____ Input data

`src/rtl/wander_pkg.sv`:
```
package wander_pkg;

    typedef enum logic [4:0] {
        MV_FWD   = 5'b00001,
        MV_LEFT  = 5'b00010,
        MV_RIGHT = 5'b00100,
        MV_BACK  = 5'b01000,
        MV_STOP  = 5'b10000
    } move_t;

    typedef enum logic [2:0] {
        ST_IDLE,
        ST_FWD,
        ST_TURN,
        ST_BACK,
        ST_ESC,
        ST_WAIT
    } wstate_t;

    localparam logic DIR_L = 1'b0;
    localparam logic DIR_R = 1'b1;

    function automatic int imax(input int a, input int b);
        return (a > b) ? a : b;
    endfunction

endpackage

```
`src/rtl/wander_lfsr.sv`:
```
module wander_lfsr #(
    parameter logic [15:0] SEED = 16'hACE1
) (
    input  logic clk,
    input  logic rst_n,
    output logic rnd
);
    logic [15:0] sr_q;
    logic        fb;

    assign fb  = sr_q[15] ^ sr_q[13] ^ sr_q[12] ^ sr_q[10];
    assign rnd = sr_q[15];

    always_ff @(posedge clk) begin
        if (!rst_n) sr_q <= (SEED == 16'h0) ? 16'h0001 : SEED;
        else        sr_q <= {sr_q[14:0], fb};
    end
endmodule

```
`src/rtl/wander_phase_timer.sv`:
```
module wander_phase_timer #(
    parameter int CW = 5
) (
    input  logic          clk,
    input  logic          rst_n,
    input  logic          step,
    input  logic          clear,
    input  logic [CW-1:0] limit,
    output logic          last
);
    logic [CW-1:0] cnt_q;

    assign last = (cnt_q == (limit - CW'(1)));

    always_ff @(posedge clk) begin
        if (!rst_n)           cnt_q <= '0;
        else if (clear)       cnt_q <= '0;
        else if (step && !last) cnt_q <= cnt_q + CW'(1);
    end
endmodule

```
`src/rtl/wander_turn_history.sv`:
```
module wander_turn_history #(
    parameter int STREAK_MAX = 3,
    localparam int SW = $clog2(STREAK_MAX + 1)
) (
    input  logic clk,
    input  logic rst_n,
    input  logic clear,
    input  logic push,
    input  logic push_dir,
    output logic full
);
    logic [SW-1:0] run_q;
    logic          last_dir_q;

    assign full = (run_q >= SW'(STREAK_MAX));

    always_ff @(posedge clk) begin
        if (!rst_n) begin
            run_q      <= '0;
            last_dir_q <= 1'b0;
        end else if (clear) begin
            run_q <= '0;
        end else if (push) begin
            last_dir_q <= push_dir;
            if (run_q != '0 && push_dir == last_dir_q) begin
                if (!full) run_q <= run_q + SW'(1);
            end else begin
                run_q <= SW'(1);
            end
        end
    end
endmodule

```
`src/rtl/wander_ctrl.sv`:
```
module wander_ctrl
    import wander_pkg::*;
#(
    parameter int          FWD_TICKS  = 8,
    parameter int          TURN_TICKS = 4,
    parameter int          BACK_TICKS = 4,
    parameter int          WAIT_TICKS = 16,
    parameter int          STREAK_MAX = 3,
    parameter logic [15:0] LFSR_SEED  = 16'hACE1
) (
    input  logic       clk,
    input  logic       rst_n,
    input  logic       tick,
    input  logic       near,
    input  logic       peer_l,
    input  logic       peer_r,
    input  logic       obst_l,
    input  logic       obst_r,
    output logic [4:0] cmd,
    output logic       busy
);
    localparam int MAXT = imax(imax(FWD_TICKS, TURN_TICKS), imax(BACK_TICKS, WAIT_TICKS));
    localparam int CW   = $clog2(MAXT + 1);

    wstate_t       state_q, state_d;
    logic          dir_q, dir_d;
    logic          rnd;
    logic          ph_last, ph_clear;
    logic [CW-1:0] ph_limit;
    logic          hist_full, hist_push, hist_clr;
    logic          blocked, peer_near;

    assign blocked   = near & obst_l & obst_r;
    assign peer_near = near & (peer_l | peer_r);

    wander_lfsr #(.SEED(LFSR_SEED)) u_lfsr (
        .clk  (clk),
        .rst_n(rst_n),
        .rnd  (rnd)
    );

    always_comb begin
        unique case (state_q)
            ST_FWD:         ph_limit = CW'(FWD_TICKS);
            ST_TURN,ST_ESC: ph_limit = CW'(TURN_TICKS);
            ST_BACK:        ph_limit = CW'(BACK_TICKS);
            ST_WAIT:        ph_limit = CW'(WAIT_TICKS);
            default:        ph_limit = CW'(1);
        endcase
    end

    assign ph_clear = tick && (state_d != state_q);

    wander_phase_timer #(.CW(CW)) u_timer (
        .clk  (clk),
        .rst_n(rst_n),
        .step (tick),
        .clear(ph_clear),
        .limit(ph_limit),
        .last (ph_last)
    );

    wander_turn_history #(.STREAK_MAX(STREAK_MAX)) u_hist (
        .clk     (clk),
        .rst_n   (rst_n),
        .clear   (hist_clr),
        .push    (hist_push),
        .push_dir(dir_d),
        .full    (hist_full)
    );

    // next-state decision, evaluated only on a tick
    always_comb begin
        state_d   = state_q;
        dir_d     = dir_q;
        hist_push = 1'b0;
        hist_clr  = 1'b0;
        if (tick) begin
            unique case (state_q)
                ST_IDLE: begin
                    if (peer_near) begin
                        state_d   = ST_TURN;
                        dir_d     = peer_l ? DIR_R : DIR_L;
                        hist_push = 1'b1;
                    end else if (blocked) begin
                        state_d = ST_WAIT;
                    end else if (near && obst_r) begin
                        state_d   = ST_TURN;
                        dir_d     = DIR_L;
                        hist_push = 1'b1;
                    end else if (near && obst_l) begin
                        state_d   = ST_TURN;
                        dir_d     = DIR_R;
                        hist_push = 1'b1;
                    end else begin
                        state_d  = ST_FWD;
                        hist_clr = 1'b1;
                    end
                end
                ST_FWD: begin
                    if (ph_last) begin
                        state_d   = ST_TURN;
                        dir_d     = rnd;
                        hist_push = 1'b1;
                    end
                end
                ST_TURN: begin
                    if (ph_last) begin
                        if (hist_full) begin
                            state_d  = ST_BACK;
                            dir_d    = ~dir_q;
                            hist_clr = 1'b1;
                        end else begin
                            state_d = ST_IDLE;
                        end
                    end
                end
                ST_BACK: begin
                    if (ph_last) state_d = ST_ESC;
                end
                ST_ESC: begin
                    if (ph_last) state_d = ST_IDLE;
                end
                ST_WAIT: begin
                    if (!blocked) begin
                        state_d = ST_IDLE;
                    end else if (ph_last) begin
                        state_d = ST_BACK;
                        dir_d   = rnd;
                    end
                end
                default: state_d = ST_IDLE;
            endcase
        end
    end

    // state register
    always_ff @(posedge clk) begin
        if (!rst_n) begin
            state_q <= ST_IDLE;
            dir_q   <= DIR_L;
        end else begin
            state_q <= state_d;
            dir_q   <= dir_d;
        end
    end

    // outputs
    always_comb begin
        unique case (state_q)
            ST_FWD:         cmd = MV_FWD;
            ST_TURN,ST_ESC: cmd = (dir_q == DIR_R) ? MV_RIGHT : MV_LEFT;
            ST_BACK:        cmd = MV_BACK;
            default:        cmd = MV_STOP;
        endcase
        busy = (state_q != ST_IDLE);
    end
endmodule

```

________

**Your task:** Counting only the lines that include "localparam", state how many there are in the entries, and nothing else.

**Answer box:** 5